BEGIN THE DATA

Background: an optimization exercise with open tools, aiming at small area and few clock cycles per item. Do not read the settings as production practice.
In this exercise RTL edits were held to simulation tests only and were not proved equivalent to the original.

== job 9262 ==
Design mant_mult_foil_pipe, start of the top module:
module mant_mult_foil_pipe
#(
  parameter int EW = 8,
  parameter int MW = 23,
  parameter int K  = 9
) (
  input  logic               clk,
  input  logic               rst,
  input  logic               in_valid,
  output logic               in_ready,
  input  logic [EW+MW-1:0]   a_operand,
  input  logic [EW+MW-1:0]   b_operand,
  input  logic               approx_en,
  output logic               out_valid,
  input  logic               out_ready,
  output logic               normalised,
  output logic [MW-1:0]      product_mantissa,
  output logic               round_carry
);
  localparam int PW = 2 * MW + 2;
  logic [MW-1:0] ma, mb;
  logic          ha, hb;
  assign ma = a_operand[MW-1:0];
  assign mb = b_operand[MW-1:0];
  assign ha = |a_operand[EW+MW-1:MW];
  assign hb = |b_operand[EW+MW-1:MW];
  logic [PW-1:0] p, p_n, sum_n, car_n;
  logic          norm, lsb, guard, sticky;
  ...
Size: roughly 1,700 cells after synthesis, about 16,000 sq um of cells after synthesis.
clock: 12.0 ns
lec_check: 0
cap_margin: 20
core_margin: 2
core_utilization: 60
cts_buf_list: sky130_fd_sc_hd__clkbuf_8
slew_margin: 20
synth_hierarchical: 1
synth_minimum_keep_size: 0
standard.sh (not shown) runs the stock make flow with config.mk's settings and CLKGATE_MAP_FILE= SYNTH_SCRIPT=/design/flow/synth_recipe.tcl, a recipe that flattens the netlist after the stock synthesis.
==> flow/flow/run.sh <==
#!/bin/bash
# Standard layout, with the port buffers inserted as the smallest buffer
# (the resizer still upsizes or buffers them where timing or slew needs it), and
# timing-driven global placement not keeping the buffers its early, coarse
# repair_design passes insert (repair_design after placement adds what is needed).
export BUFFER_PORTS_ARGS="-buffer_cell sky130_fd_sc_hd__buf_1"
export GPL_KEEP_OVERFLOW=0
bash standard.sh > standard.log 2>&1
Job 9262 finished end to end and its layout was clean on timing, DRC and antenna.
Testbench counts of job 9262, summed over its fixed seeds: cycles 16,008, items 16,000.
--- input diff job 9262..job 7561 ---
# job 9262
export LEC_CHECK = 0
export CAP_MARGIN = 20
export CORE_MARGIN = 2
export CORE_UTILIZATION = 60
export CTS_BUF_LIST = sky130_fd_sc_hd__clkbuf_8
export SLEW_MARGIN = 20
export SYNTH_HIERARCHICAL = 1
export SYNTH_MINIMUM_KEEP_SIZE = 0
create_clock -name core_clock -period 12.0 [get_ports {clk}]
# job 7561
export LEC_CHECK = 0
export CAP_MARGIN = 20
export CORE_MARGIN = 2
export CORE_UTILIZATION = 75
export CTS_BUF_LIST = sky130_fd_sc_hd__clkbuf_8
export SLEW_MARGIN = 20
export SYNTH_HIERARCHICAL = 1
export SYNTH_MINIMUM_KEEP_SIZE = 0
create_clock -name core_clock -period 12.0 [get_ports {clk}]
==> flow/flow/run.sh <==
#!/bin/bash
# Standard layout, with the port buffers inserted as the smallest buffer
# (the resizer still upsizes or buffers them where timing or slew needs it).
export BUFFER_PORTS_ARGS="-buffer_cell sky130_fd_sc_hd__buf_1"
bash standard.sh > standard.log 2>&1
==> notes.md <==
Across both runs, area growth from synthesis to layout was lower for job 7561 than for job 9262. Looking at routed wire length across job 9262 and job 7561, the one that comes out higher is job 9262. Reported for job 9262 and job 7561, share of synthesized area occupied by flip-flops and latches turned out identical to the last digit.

END THE DATA
BEGIN THE DATA

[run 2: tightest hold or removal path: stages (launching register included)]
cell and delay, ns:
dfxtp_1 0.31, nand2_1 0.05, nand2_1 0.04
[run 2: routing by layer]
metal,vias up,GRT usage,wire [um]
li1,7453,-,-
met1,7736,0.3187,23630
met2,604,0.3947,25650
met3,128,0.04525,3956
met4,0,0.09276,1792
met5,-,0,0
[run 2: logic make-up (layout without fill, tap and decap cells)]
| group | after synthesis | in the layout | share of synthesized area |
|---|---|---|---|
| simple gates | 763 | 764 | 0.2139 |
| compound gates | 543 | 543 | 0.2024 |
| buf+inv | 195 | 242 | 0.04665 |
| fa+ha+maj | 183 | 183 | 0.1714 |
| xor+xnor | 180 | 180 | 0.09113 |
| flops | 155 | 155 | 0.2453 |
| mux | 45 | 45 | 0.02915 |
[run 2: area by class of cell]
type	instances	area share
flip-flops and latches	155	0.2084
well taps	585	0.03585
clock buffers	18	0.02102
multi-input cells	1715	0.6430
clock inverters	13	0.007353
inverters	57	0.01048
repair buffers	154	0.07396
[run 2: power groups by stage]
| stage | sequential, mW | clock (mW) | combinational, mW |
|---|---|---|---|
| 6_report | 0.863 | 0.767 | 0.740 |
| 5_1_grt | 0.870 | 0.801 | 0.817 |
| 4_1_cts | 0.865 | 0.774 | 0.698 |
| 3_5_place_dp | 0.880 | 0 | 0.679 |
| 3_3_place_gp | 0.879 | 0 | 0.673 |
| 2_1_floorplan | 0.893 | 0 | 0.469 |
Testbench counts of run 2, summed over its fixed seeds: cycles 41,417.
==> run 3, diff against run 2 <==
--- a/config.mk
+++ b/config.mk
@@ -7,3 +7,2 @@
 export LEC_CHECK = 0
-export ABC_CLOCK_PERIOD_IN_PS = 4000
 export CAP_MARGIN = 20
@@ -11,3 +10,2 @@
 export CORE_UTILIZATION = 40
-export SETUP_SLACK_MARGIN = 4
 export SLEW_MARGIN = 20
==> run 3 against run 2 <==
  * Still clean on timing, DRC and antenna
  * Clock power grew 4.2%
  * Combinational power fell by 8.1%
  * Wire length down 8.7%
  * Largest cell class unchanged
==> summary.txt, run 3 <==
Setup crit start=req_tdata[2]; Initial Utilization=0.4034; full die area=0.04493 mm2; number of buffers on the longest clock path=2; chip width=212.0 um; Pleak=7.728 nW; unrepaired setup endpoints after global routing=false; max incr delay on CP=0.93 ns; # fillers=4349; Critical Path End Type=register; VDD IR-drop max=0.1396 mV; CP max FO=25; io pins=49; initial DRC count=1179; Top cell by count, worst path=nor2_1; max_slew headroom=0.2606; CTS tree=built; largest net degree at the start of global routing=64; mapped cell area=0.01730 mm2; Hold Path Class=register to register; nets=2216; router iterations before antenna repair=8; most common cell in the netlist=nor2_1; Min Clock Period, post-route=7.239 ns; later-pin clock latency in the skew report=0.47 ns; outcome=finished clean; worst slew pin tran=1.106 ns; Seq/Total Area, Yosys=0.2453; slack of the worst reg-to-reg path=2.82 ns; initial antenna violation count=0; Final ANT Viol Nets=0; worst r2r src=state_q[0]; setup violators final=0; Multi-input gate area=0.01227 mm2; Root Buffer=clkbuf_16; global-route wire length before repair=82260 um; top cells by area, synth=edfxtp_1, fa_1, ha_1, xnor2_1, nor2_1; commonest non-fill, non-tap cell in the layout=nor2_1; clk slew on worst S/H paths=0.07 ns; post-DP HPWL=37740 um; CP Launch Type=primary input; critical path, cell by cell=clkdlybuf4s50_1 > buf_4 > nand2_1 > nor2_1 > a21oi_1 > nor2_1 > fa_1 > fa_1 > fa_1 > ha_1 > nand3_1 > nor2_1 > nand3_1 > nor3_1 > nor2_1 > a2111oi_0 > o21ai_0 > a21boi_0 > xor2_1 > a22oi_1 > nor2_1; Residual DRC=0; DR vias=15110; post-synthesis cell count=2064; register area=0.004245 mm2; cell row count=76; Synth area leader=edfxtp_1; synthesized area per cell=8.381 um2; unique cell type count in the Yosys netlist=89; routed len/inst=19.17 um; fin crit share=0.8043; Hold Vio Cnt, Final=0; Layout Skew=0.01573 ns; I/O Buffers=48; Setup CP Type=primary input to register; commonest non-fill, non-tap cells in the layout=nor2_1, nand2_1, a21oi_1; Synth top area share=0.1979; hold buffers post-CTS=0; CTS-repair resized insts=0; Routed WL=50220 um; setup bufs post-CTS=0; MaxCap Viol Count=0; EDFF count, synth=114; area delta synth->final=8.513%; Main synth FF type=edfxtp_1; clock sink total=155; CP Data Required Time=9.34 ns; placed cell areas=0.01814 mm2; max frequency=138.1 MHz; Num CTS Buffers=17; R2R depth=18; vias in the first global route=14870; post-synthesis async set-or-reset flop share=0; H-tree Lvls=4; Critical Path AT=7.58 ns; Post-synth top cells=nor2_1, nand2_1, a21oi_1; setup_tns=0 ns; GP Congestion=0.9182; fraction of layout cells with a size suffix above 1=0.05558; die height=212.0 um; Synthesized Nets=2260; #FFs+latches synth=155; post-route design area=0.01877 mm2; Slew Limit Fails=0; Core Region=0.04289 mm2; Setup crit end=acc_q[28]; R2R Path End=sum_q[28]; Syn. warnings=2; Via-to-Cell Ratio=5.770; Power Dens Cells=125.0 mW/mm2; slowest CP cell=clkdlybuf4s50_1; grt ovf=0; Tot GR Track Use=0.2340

END THE DATA
BEGIN THE DATA

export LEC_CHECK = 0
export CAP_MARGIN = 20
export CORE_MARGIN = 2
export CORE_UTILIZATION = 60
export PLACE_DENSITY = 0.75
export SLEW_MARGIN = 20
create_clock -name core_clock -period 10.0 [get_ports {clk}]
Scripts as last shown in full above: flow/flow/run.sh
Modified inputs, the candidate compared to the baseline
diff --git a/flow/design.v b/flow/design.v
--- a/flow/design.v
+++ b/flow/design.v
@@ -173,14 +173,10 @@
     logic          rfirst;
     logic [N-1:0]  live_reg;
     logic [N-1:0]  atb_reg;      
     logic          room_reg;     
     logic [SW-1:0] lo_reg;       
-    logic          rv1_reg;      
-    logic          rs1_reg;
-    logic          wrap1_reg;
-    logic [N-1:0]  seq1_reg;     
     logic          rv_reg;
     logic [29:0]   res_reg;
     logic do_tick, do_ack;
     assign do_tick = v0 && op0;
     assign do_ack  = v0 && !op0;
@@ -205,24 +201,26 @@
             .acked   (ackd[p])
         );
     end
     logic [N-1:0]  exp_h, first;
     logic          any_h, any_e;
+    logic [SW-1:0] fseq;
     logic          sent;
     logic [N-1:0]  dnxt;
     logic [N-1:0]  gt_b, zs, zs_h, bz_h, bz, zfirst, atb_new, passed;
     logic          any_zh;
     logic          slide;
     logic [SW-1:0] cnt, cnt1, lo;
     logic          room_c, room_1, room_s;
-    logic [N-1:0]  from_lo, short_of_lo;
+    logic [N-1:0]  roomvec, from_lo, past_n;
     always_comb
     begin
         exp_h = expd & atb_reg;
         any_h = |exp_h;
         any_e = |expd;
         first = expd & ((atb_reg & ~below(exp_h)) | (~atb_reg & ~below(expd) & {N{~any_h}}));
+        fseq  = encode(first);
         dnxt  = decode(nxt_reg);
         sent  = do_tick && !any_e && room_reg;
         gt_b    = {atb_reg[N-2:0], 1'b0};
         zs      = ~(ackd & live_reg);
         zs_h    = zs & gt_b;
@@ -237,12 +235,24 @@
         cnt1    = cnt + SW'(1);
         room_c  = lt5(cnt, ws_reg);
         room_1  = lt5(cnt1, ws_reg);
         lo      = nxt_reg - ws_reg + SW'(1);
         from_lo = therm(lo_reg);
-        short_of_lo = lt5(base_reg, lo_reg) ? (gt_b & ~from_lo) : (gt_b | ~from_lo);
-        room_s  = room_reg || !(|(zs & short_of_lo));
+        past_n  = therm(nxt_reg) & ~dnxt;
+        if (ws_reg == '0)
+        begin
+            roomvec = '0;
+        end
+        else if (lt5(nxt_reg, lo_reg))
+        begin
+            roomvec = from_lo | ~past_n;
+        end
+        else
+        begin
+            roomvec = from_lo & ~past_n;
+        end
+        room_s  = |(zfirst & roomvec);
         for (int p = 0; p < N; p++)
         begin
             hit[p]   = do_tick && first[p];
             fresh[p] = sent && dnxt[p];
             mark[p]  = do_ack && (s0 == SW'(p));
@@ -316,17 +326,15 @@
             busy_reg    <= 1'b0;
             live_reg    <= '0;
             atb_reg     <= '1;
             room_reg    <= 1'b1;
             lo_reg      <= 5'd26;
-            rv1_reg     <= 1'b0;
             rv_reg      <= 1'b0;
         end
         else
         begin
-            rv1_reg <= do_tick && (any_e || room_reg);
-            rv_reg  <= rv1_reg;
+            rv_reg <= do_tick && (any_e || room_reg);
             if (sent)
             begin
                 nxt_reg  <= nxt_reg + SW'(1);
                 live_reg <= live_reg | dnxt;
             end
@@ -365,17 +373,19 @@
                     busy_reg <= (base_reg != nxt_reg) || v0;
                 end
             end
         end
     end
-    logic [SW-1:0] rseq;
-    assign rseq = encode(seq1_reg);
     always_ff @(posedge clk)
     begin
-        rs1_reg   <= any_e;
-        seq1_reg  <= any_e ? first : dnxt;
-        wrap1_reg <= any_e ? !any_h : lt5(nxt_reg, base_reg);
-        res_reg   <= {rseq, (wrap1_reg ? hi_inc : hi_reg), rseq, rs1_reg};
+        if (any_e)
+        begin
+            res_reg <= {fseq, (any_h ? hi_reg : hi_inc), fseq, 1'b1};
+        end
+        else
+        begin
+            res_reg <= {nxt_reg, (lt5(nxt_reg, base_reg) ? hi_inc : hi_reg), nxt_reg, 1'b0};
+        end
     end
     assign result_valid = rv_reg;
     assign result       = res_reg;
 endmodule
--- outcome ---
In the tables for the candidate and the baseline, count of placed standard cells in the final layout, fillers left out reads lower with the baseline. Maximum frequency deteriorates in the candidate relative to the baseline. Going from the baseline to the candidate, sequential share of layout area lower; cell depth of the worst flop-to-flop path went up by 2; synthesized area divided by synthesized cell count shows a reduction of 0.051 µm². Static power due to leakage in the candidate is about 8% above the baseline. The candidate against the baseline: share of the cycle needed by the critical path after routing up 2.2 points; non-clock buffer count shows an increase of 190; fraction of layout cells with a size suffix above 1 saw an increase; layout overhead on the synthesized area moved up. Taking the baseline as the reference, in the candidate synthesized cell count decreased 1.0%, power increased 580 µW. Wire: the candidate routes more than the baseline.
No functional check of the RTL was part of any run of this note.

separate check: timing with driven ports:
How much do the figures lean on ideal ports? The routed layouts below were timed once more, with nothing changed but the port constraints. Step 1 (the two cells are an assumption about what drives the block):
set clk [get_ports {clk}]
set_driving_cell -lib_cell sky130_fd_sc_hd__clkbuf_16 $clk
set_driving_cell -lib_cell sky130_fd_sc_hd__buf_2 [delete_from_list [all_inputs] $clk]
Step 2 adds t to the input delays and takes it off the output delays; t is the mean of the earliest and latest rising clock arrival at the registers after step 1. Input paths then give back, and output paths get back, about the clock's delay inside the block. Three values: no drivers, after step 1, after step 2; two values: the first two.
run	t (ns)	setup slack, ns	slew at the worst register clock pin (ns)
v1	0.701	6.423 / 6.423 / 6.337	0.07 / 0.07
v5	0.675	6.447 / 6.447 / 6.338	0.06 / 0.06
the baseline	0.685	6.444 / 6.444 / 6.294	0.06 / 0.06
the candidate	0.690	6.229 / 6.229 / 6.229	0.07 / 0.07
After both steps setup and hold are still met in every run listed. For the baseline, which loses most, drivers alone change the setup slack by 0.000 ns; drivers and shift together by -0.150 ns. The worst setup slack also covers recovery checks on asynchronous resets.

END THE DATA

» **PROBLEM TO WORK ON**
Taking the lines above, repeat exactly those from the line that contains "[run 2: tightest" through the line that contains "[run 2: power groups by stage]", and both of those lines as well. Include nothing else.

» **RESPONSE BELOW**
[run 2: tightest hold or removal path: stages (launching register included)]
cell and delay, ns:
dfxtp_1 0.31, nand2_1 0.05, nand2_1 0.04
[run 2: routing by layer]
metal,vias up,GRT usage,wire [um]
li1,7453,-,-
met1,7736,0.3187,23630
met2,604,0.3947,25650
met3,128,0.04525,3956
met4,0,0.09276,1792
met5,-,0,0
[run 2: logic make-up (layout without fill, tap and decap cells)]
| group | after synthesis | in the layout | share of synthesized area |
|---|---|---|---|
| simple gates | 763 | 764 | 0.2139 |
| compound gates | 543 | 543 | 0.2024 |
| buf+inv | 195 | 242 | 0.04665 |
| fa+ha+maj | 183 | 183 | 0.1714 |
| xor+xnor | 180 | 180 | 0.09113 |
| flops | 155 | 155 | 0.2453 |
| mux | 45 | 45 | 0.02915 |
[run 2: area by class of cell]
type	instances	area share
flip-flops and latches	155	0.2084
well taps	585	0.03585
clock buffers	18	0.02102
multi-input cells	1715	0.6430
clock inverters	13	0.007353
inverters	57	0.01048
repair buffers	154	0.07396
[run 2: power groups by stage]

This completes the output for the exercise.